The version fields are intended to be strings returned by Docker version commands.

Returns one of the following errors:

```elixir
{:error, :docker_not_found}
{:error, {:docker_command_failed, status, output}}
{:error, {:docker_unavailable, status, output}}
```

| Error | Meaning |
| --- | --- |
| `:docker_not_found` | No `docker` executable could be found in `PATH`. |
| `{:docker_command_failed, status, output}` | The Docker executable was found, but a Docker command failed while retrieving client information. |
| `{:docker_unavailable, status, output}` | The Docker client exists, but the Docker server or daemon is stopped, unreachable, or inaccessible to the current user. |

`status` is the Docker command exit status. `output` is the trimmed combined standard output and standard error from the Docker command.

## What this library does not do

`DockerAvailability` is a probe only.

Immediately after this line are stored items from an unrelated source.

Background: an optimization exercise with open tools, aiming at small area, a short achievable clock period and few clock cycles per item. Do not read the settings as production practice.
RTL that was checked went through simulation tests only; none was proved equivalent to the original.
No functional check of the RTL was part of run 7.
The clock input has no modelled driver; a real chip could not lean on it and would need a root buffer or a full tree.
Power figures rest on the tool's default switching activity, not on a simulated workload.

==> design.v <==
module pms7003_parse (
    input  wire         clk,
    input  wire         rst,           
    input  wire         in_valid,
    output wire         in_ready,
    input  wire [7:0]   in_data,
    input  wire         in_last,
    input  wire [31:0]  now,
    output reg          out_valid,
    output wire [2:0]   out_err,       
    output wire [191:0] out_fields,    
    output wire [16:0]  out_count,     
    output wire [12:0]  out_est10,     
    output reg  [31:0]  out_ts
);
    assign in_ready = 1'b1;
    reg [5:0] idx;
    always @(posedge clk) begin
        if (rst)
            idx <= 6'd0;
        else if (in_valid) begin
            if (in_last)
                idx <= 6'd0;
            else if (idx != 6'd32)
                idx <= idx + 6'd1;
        end
    end
    reg [7:0] d_q;
    always @(posedge clk)
        if (in_valid)
            d_q <= in_data;
    reg [7:0] fb [4:27];
    integer k;
    always @(posedge clk) begin
        for (k = 4; k < 28; k = k + 1)
            if (k == 22 || k == 23) begin
                if (idx == k)
                    fb[k] <= in_data;
            end else if (idx == k + 1)
                fb[k] <= d_q;
    end
    genvar g;
    generate
        for (g = 0; g < 12; g = g + 1) begin : g_fields
            assign out_fields[16*g +: 16] = {fb[4 + 2*g], fb[5 + 2*g]};
        end
    endgenerate
    reg sync0, sync1;
    always @(posedge clk) begin
        if (idx == 6'd1) sync0 <= (d_q == 8'h42);
        if (idx == 6'd2) sync1 <= (d_q == 8'h4D);
    end
    reg       add_q;        
    reg       first_q;      
    reg [7:0] lo, hi;
    reg       c8;
    wire [8:0] lo_n = {1'b0, first_q ? 8'd0 : lo} + {1'b0, d_q};
    wire       c_n  = add_q & lo_n[8] & ~first_q;
    wire [7:0] hi_0 = hi + {7'd0, c8};
    wire [7:0] hi_1 = hi + {6'd0, c8, ~c8};
    reg        hi_ok0, hi_ok1, hi_c;
    always @(posedge clk) begin
        add_q   <= in_valid & (idx < 6'd30);
        first_q <= (idx == 6'd0);
        if (add_q)
            lo <= lo_n[7:0];
        c8 <= c_n;
        hi <= (add_q & first_q) ? 8'd0 : hi_0;
        if (idx == 6'd30) begin
            hi_ok0 <= (hi_0 == in_data);
            hi_ok1 <= (hi_1 == in_data);
            hi_c   <= c_n;
        end
    end
    wire hi_ok = hi_c ? hi_ok1 : hi_ok0;
    wire lo_ok = (lo == in_data);
    reg [1:0] err;
    always @(posedge clk) begin
        if (rst)
            out_valid <= 1'b0;
        else
            out_valid <= in_valid & in_last;
        if (idx != 6'd31)
            err <= 2'd1;
        else if (!(sync0 & sync1))
            err <= 2'd2;
        else if (!(hi_ok & lo_ok))
            err <= 2'd3;
        else
            err <= 2'd0;
        out_ts <= now;
    end
    assign out_err = {1'b0, err};
    wire [8:0] cnt_lo_n = {1'b0, fb[17]} - {1'b0, fb[23]};
    reg  [7:0] cnt_lo;
    reg        cnt_b;
    reg  [8:0] cnt_hi;
    wire [9:0] cnt_hi_n = {1'b0, fb[16], 1'b1} + {1'b1, ~fb[22], ~cnt_b};
    always @(posedge clk) begin
        cnt_lo <= cnt_lo_n[7:0];
        cnt_b  <= cnt_lo_n[8];
        cnt_hi <= cnt_hi_n[9:1];
    end
    assign out_count = {cnt_hi, cnt_lo};
    localparam [28:0] A = 29'd63216501;
    reg [7:0]  ph;
    reg [2:0]  dig;
    reg [25:0] acc;
    always @(posedge clk) begin
        ph <= {ph[6:0], in_valid & (idx == 6'd23)};
        dig <= ({3{ph[1]}} & out_count[2:0])
             | ({3{ph[2]}} & out_count[5:3])
             | ({3{ph[3]}} & out_count[8:6])
             | ({3{ph[4]}} & out_count[11:9])
             | ({3{ph[5]}} & out_count[14:12])
             | ({3{ph[6]}} & {out_count[16], out_count[16:15]});
    end
    wire       top = ph[7];
    reg [28:0] term;
    always @(*) begin
        case ({top, dig})
            4'b0_000: term = 29'd0;
            4'b0_001: term = A;
            4'b0_010: term = A * 2;
            4'b0_011: term = A * 3;
            4'b0_100: term = A * 4;
            4'b0_101: term = A * 5;
            4'b0_110: term = A * 6;
            4'b0_111: term = A * 7;
            4'b1_001: term = A + 29'd16384;
            4'b1_110: term = 29'd16384 - A * 2;
            4'b1_111: term = 29'd16384 - A;
            default:  term = 29'd16384;
        endcase
    end
    wire [28:0] acc_sum = {3'd0, acc} + term;
    wire        run     = |ph[7:2];
    always @(posedge clk) begin
        if (ph[0])
            acc <= 26'd0;
        else if (run)
            acc <= acc_sum[28:3];
    end
    assign out_est10 = acc[24:12];
endmodule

It does not:

- install Docker
- start or stop the Docker daemon
- pull, build, run, or remove Docker images or containers
- modify Docker state
- require a specific Docker image

## Examples

A common use case is to skip Docker-dependent work when Docker is not available:

```elixir
case DockerAvailability.check() do
  {:ok, _info} ->
    run_docker_dependent_work()

  {:error, reason} ->
    {:skip, {:docker_unavailable, reason}}
end
```

For test suites, `available?/0` can be used to guard integration tests:

```elixir
setup_all do
  unless DockerAvailability.available?() do
    ExUnit.configure(exclude: [:docker])
  end

  :ok
end
```

## Testing

Run the test suite with:

```sh
mix test
```

The unit tests use a fake `docker` executable placed in a temporary `PATH`, so they do not require a real Docker daemon or any Docker image.

## Development

Fetch dependencies:

```sh
mix deps.get
```

Run tests:

```sh
mix test
```

Run the project checks:

```sh
mix check
```

`mix check` validates the project from a contributor-facing perspective. It runs dependency auditing, compilation with warnings treated as errors, formatting checks, static analysis, dependency-lock validation, spelling checks, and Dialyzer.

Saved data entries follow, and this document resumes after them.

What follows belongs to an exercise in optimizing a design on an open flow for small area, a short achievable clock period and few clock cycles; a production flow would make more cautious choices. Function was not checked in any run shown here: the RTL went through the layout flow alone. Power and IR drop assume default switching activity.

File: flow/config.mk
export PLATFORM = sky130hd
export DESIGN_NAME = prb_link
export DESIGN_NICKNAME = prb_link
export VERILOG_FILES = /design/flow/design.v
export SDC_FILE = /design/flow/constraint.sdc
export NUM_CORES = 4
export LEC_CHECK = 0
export CAP_MARGIN = 20
export CORE_MARGIN = 2
export CORE_UTILIZATION = 65
export PLACE_DENSITY = 0.75
export SLEW_MARGIN = 20
File: flow/constraint.sdc
create_clock -name core_clock -period 8.0 [get_ports {clk}]
set_input_delay 1.6000 -clock core_clock [delete_from_list [all_inputs] [get_ports {clk}]]
set_output_delay 1.6000 -clock core_clock [all_outputs]
set_load 0.01 [all_outputs]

Run the maintainer pre-commit checks before opening a pull request:

```sh
mix precommit
```

`mix precommit` runs the maintainer workflow, including formatting, static checks, and tests. Contributors should run this command before submitting changes when the full toolchain is available locally.

## Documentation

Generate documentation locally with:

```sh
mix docs
```

The README is the primary user-facing guide and is included in the generated documentation. Keep the README and module documentation in sync when changing public API behavior, examples, or error descriptions.

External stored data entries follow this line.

What follows belongs to an exercise in optimizing a design on an open flow for small area; a production flow would make more cautious choices. Function was checked by simulation only, so behaviour that the tests miss may differ from the original. Power is estimated from default activity; no workload was simulated.

### config.mk
export PLATFORM = sky130hd
export DESIGN_NAME = ow_slave
export DESIGN_NICKNAME = ow_slave
export VERILOG_FILES = /design/flow/design.v
export SDC_FILE = /design/flow/constraint.sdc
export NUM_CORES = 4
export LEC_CHECK = 0
export CAP_MARGIN = 20
export CORE_MARGIN = 2
export CORE_UTILIZATION = 40
export CTS_BUF_LIST = sky130_fd_sc_hd__clkbuf_8
export CTS_CLUSTER_SIZE = 30
export PLACE_DENSITY = 0.6
export SLEW_MARGIN = 20
export SYNTH_HIERARCHICAL = 1
### constraint.sdc
create_clock -name core_clock -period 12.0 [get_ports {clk}]
set_input_delay 2.4000 -clock core_clock [delete_from_list [all_inputs] [get_ports {clk}]]
set_output_delay 2.4000 -clock core_clock [all_outputs]
set_load 0.01 [all_outputs]
### design.v
module ow_slave (
    input  wire       clk,
    input  wire       rst,
    input  wire       ow_in,
    output wire       ow_oe,
    input  wire       h_valid,
    input  wire [3:0] h_op,
    input  wire [7:0] h_a,
    input  wire [7:0] h_b,
    output reg        h_ack,
    output reg        h_ok,
    output reg  [7:0] h_rdata,
    output wire       busy,
    output wire       crit,
    output wire [2:0] err,
    output wire [7:0] err_cmd,
    output wire       od,
    output wire       attached,
    output wire       dispatched,
    output wire [3:0] phase,
    output wire [2:0] bt
);
    localparam [3:0] PH_IDLE         = 4'd0,
                     PH_WAIT_RESET   = 4'd1,
                     PH_CONFIRM_RESET= 4'd2,
                     PH_PRES_DELAY   = 4'd3,
                     PH_PRES_DRIVE   = 4'd4,
                     PH_PRES_RELEASE = 4'd5,
                     PH_RX_CMD       = 4'd6,
                     PH_D_RX_CMD     = 4'd7,
                     PH_D_RX_TA1     = 4'd8,
                     PH_D_RX_TA2     = 4'd9,
                     PH_D_TX_CRC1    = 4'd10,
                     PH_D_TX_DATA    = 4'd11,
                     PH_D_TX_CRC2    = 4'd12;
    localparam [2:0] BT_WAIT_HIGH = 3'd0,
                     BT_WAIT_FALL = 3'd1,
                     BT_SAMPLE    = 3'd2,
                     BT_DRIVE     = 3'd3,
                     BT_HOLD      = 3'd4;
    localparam [2:0] E_NONE          = 3'd0,
                     E_VERY_LONG_RST = 3'd2,
                     E_PRESENCE_LOW  = 3'd3,
                     E_SLOT_TIMEOUT  = 3'd4,
                     E_FIRST_BIT_TO  = 3'd5,
                     E_BAD_CMD       = 3'd6;
    localparam [3:0] OP_NOP        = 4'd0,
                     OP_POLL       = 4'd1,
                     OP_CLEAR_ERR  = 4'd2,
                     OP_ATTACH     = 4'd3,
                     OP_DETACH     = 4'd4,
                     OP_SET_OD     = 4'd5,
                     OP_MEM_WRITE  = 4'd6,
                     OP_MEM_READ   = 4'd7,
                     OP_SET_USED   = 4'd8,
                     OP_SET_REDIR  = 4'd9,
                     OP_GET_REDIR  = 4'd10,
                     OP_CLR_STATUS = 4'd11,
                     OP_STATUS_RD  = 4'd12,
                     OP_TRANSLATE  = 4'd13;
    localparam [11:0] C_IDLE     = 12'd4000,
                      C_HIGH     = 12'd500,
                      C_LOW1     = 12'd1999;       
    reg [3:0]  phase_r;
    reg [2:0]  bt_r;
    reg [11:0] cnt;
    reg [3:0]  hi;
    reg [2:0]  err_r;
    reg [7:0]  err_cmd_r;
    reg        od_r;
    reg        attached_r;
    reg        dispatched_r;
    reg [2:0]  bit_r;
    reg [7:0]  sh;         
    reg        rd_ok;      
    reg [7:0]  crc8;
    reg [3:0]  used;       
    reg [1:0]  redir [0:3];   
    reg [7:0]  mem   [0:127];
    wire idle = (phase_r == PH_IDLE);
    assign ow_oe      = (phase_r == PH_PRES_DRIVE) || (bt_r == BT_DRIVE);
    assign busy       = !idle;
    assign crit       = (phase_r >= PH_RX_CMD);
    assign err        = err_r;
    assign err_cmd    = err_cmd_r;
    assign od         = od_r;
    assign attached   = attached_r;
    assign dispatched = dispatched_r;
    assign phase      = phase_r;
    assign bt         = bt_r;
    wire [7:0] xa     = idle ? h_a : sh;
    wire [1:0] xr     = redir[xa[6:5]];
    wire       xredir = !xa[7] && (xr != 2'd0);
    wire [7:0] xtr    = xredir ? {1'b0, xr, xa[4:0]} : xa;
    wire [6:0] raddr  = idle ? h_a[6:0] : xtr[6:0];
    wire        mem_we = h_valid && idle && (h_op == OP_MEM_WRITE) && !h_a[7];
    wire [15:0] nA;
    wire [7:0]  nB, nBw;
    wire [127:0] dec, en;
    genvar g, b;
    generate
        for (g = 0; g < 16; g = g + 1) begin : g_pa
            assign nA[g] = ~((raddr[6:3] == g) | rst);
        end
        for (g = 0; g < 8; g = g + 1) begin : g_pb
            assign nB[g]  = ~((raddr[2:0] == g) | rst);
            assign nBw[g] = ~(((raddr[2:0] == g) & mem_we) | rst);
        end
        for (g = 0; g < 128; g = g + 1) begin : g_dec
            ow_nor2 u_d (.a(nA[g >> 3]), .b(nB[g & 7]),  .y(dec[g]));
            ow_nor2 u_e (.a(nA[g >> 3]), .b(nBw[g & 7]), .y(en[g]));
        end
    endgenerate
    wire [7:0] rd;
    generate
        for (b = 0; b < 8; b = b + 1) begin : g_rd
            wire [42:0] l1;
            wire [10:0] l2;
            wire [2:0]  l3;
            for (g = 0; g < 42; g = g + 1) begin : g_l1
                ow_a222oi u (.a1(dec[3*g]),   .a2(mem[3*g][b]),
                             .b1(dec[3*g+1]), .b2(mem[3*g+1][b]),
                             .c1(dec[3*g+2]), .c2(mem[3*g+2][b]), .y(l1[g]));
            end
            ow_a22oi u_l1e (.a1(dec[126]), .a2(mem[126][b]), .b1(dec[127]), .b2(mem[127][b]), .y(l1[42]));
            for (g = 0; g < 10; g = g + 1) begin : g_l2
                ow_nand4 u (.a(l1[4*g]), .b(l1[4*g+1]), .c(l1[4*g+2]), .d(l1[4*g+3]), .y(l2[g]));
            end
            ow_nand3 u_l2e (.a(l1[40]), .b(l1[41]), .c(l1[42]), .y(l2[10]));
            ow_nor4 u_l3a (.a(l2[0]), .b(l2[1]), .c(l2[2]), .d(l2[3]), .y(l3[0]));
            ow_nor4 u_l3b (.a(l2[4]), .b(l2[5]), .c(l2[6]), .d(l2[7]), .y(l3[1]));
            ow_nor3 u_l3c (.a(l2[8]), .b(l2[9]), .c(l2[10]), .y(l3[2]));
            ow_nand3 u_l4 (.a(l3[0]), .b(l3[1]), .c(l3[2]), .y(rd[b]));
        end
    endgenerate
    wire accept = h_valid && !rst && idle;
    always @* begin
        h_ack   = 1'b0;
        h_ok    = 1'b0;
        h_rdata = 8'h00;
        if (accept) begin
            h_ack = 1'b1;
            case (h_op)
                OP_NOP:        h_ok = 1'b1;
                OP_POLL:       h_ok = attached_r;
                OP_CLEAR_ERR:  h_ok = 1'b1;
                OP_ATTACH:     h_ok = !attached_r;
                OP_DETACH:     h_ok = attached_r;
                OP_SET_OD:     h_ok = 1'b1;
                OP_MEM_WRITE:  h_ok = !h_a[7];
                OP_MEM_READ: begin
                    h_ok    = !h_a[7];
                    h_rdata = h_a[7] ? 8'hFF : rd;
                end
                OP_SET_USED:   h_ok = 1'b1;
                OP_SET_REDIR:  h_ok = (h_a[7:2] == 6'd0) && (h_b[7:2] == 6'd0);
                OP_GET_REDIR: begin
                    h_ok = 1'b1;
                    if (h_a[7:2] == 6'd0) h_rdata = {6'd0, redir[h_a[1:0]]};
                end
                OP_CLR_STATUS: h_ok = 1'b1;
                OP_STATUS_RD: begin
                    if (h_a[7:3] == 5'd0) begin
                        h_ok = 1'b1;
                        case (h_a[2:0])
                            3'd0:    h_rdata = {used, 4'hF};
                            3'd5,
                            3'd6:    h_rdata = 8'hFF;
                            3'd7:    h_rdata = 8'h00;
                            default: h_rdata = {6'h3F, ~redir[h_a[1:0] - 2'd1]};
                        endcase
                    end
                end
                OP_TRANSLATE: begin
                    h_ok    = 1'b1;
                    h_rdata = xtr;
                end
                default: ;
            endcase
        end
    end
    wire [7:0] mem_d = h_b | {8{rst}};
    generate
        for (g = 0; g < 128; g = g + 1) begin : g_mem
            always @(posedge clk)
                if (en[g]) mem[g] <= mem_d;
        end
    endgenerate
    wire cnt_last = (cnt == 12'd1);
    wire [11:0] cnt_dec = cnt - 12'd1;
    wire send_phase = (phase_r == PH_D_TX_CRC1) || (phase_r == PH_D_TX_DATA) ||
                      (phase_r == PH_D_TX_CRC2);
    wire data_phase = (phase_r == PH_D_TX_DATA);
    wire tx_bit   = data_phase ? rd[bit_r] : crc8[0];
    wire slot_bit = send_phase ? tx_bit : ow_in;
    wire crc_mix  = crc8[0] ^ slot_bit;
    wire [7:0] crc_fold = {1'b0, crc8[7:1]} ^ (crc_mix ? 8'h8C : 8'h00);
    wire [7:0] rx_byte  = {ow_in, sh[7:1]};
    wire slot_done = ((bt_r == BT_SAMPLE) && (ow_in || cnt_last)) ||
                     (((bt_r == BT_DRIVE) || (bt_r == BT_HOLD)) && cnt_last);
    wire [11:0] p_slot_max = od_r ? 12'd8  : 12'd60;
    wire [11:0] p_write0   = od_r ? 12'd4  : 12'd30;
    wire [11:0] p_read_min = od_r ? 12'd2  : 12'd15;
    wire [11:0] p_read_max = od_r ? 12'd6  : 12'd45;
    wire [11:0] p_pres     = od_r ? 12'd12 : 12'd120;    
    wire [11:0] p_low_pre  = od_r ? (12'd2000 - 12'd14) : (12'd2000 - 12'd105);
    wire        low_short  = od_r ? (cnt > 12'd1952) : (cnt > 12'd1520);
    wire        low_normal = (cnt <= 12'd1520);           
    wire [8:0] next_addr = {1'b0, sh} + 9'd1;
    always @(posedge clk) begin
        if (rst) begin
            phase_r      <= PH_IDLE;
            bt_r         <= BT_WAIT_HIGH;
            err_r        <= E_NONE;
            err_cmd_r    <= 8'h00;
            od_r         <= 1'b0;
            attached_r   <= 1'b0;
            dispatched_r <= 1'b0;
            used         <= 4'hF;
            redir[0]     <= 2'd0;
            redir[1]     <= 2'd0;
            redir[2]     <= 2'd0;
            redir[3]     <= 2'd0;
        end else if (idle) begin
            if (h_valid) begin
                case (h_op)
                    OP_POLL: begin
                        err_r        <= E_NONE;
                        dispatched_r <= 1'b0;
                        if (attached_r) begin
                            phase_r <= PH_WAIT_RESET;
                            hi      <= 4'd0;
                            cnt     <= C_IDLE;
                        end
                    end
                    OP_CLEAR_ERR: err_r <= E_NONE;
                    OP_ATTACH:    attached_r <= 1'b1;
                    OP_DETACH:    attached_r <= 1'b0;
                    OP_SET_OD:    od_r <= h_a[0];
                    OP_SET_USED:  if (h_a[7:2] == 6'd0) used[h_a[1:0]] <= 1'b0;
                    OP_SET_REDIR: begin
                        if ((h_a[7:2] == 6'd0) && (h_b[7:2] == 6'd0))
                            redir[h_a[1:0]] <= (h_a[1:0] == h_b[1:0]) ? 2'd0 : h_b[1:0];
                    end
                    OP_CLR_STATUS: begin
                        used     <= 4'hF;
                        redir[0] <= 2'd0;
                        redir[1] <= 2'd0;
                        redir[2] <= 2'd0;
                        redir[3] <= 2'd0;
                    end
                    default: ;
                endcase
            end
        end else begin
            case (phase_r)
                PH_WAIT_RESET: begin
                    if (!ow_in && (hi == 4'd10)) begin
                        phase_r <= PH_CONFIRM_RESET;
                        cnt     <= C_LOW1;
                    end else begin
                        if (ow_in)
                            hi <= (hi == 4'd10) ? 4'd10 : hi + 4'd1;
                        else
                            hi <= 4'd0;
                        cnt <= cnt_dec;
                        if (cnt_last) begin
                            dispatched_r <= 1'b0;
                            phase_r      <= PH_IDLE;
                        end
                    end
                end
                PH_CONFIRM_RESET: begin
                    if (!ow_in) begin
                        cnt <= cnt_dec;
                        if (cnt_last) begin
                            err_r        <= E_VERY_LONG_RST;
                            dispatched_r <= 1'b0;
                            phase_r      <= PH_IDLE;
                        end
                    end else if (low_short) begin
                        phase_r <= PH_WAIT_RESET;
                        hi      <= 4'd1;
                        cnt     <= C_IDLE;
                    end else begin
                        phase_r <= PH_PRES_DELAY;
                        if (od_r && low_normal) begin
                            od_r <= 1'b0;
                            cnt  <= 12'd30;
                        end else begin
                            cnt  <= od_r ? 12'd4 : 12'd30;
                        end
                    end
                end
                PH_PRES_DELAY: begin
                    cnt <= cnt_dec;
                    if (cnt_last) begin
                        phase_r <= PH_PRES_DRIVE;
                        cnt     <= p_pres;
                    end
                end
                PH_PRES_DRIVE: begin
                    cnt <= cnt_dec;
                    if (cnt_last) begin
                        phase_r <= PH_PRES_RELEASE;
                        cnt     <= p_pres;
                    end
                end
                PH_PRES_RELEASE: begin
                    if (ow_in) begin
                        phase_r <= PH_RX_CMD;
                        bit_r   <= 3'd0;
                        bt_r    <= BT_WAIT_HIGH;
                        cnt     <= p_slot_max;
                    end else begin
                        cnt <= cnt_dec;
                        if (cnt_last) begin
                            err_r        <= E_PRESENCE_LOW;
                            dispatched_r <= 1'b0;
                            phase_r      <= PH_IDLE;
                        end
                    end
                end
                default: begin
                    case (bt_r)
                        BT_WAIT_HIGH: begin
                            if (ow_in) begin
                                bt_r <= BT_WAIT_FALL;
                                cnt  <= C_HIGH;
                            end else begin
                                cnt <= cnt_dec;
                                if (cnt_last) begin
                                    phase_r <= PH_CONFIRM_RESET;
                                    cnt     <= p_low_pre;
                                end
                            end
                        end
                        BT_WAIT_FALL: begin
                            if (!ow_in) begin
                                if (send_phase) begin
                                    if (!tx_bit) begin
                                        bt_r <= BT_DRIVE;
                                        cnt  <= p_write0;
                                    end else begin
                                        bt_r <= BT_HOLD;
                                        cnt  <= p_read_max;
                                    end
                                end else begin
                                    bt_r <= BT_SAMPLE;
                                    cnt  <= p_read_min;
                                end
                            end else begin
                                cnt <= cnt_dec;
                                if (cnt_last) begin
                                    err_r        <= (bit_r == 3'd0) ? E_FIRST_BIT_TO : E_SLOT_TIMEOUT;
                                    dispatched_r <= 1'b0;
                                    phase_r      <= PH_IDLE;
                                    bt_r         <= BT_WAIT_HIGH;
                                end
                            end
                        end
                        default: begin
                            if (!slot_done) begin
                                cnt <= cnt_dec;
                            end else begin
                                bit_r <= bit_r + 3'd1;
                                bt_r  <= BT_WAIT_HIGH;
                                cnt   <= p_slot_max;
                                if (phase_r <= PH_D_RX_TA1) sh <= rx_byte;
                                if (phase_r == PH_D_RX_TA2 && ow_in) rd_ok <= 1'b0;
                                if (data_phase || !send_phase)
                                    crc8 <= crc_fold;
                                else
                                    crc8 <= {1'b0, crc8[7:1]};
                                if (bit_r == 3'd7) begin
                                    case (phase_r)
                                        PH_RX_CMD: begin
                                            if (rx_byte == 8'hCC) begin
                                                crc8    <= 8'h00;
                                                phase_r <= PH_D_RX_CMD;
                                            end else begin
                                                err_cmd_r    <= rx_byte;
                                                err_r        <= E_BAD_CMD;
                                                dispatched_r <= 1'b0;
                                                phase_r      <= PH_IDLE;
                                            end
                                        end
                                        PH_D_RX_CMD: begin
                                            rd_ok   <= (rx_byte == 8'hF0);
                                            phase_r <= PH_D_RX_TA1;
                                        end
                                        PH_D_RX_TA1: begin
                                            phase_r <= PH_D_RX_TA2;
                                        end
                                        PH_D_RX_TA2: begin
                                            if (rd_ok && !ow_in) begin
                                                phase_r <= PH_D_TX_CRC1;
                                            end else begin
                                                dispatched_r <= 1'b1;
                                                phase_r      <= PH_IDLE;
                                            end
                                        end
                                        PH_D_TX_CRC1: begin
                                            phase_r <= sh[7] ? PH_D_TX_CRC2 : PH_D_TX_DATA;
                                        end
                                        PH_D_TX_DATA: begin
                                            sh      <= next_addr[7:0];
                                            phase_r <= next_addr[7] ? PH_D_TX_CRC2 : PH_D_TX_DATA;
                                        end
                                        default: begin
                                            dispatched_r <= 1'b1;
                                            phase_r      <= PH_IDLE;
                                        end
                                    endcase
                                end
                            end
                        end
                    endcase
                end
            endcase
        end
    end
endmodule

After the package is published, documentation should be available on HexDocs.

## Requirements

- Elixir `~> 1.17`
- Docker CLI and daemon, when checking real Docker availability at runtime

## License

Copyright (c) 2026 University of Kitakyushu

Licensed under the Apache License, Version 2.0 (the "License"); you may not use this file except in compliance with the License.
You may obtain a copy of the License at <http://www.apache.org/licenses/LICENSE-2.0>.

Unless required by applicable law or agreed to in writing, software distributed under the License is distributed on an "AS IS" BASIS, WITHOUT WARRANTIES OR CONDITIONS OF ANY KIND, either express or implied.
See the License for the specific language governing permissions and limitations under the License.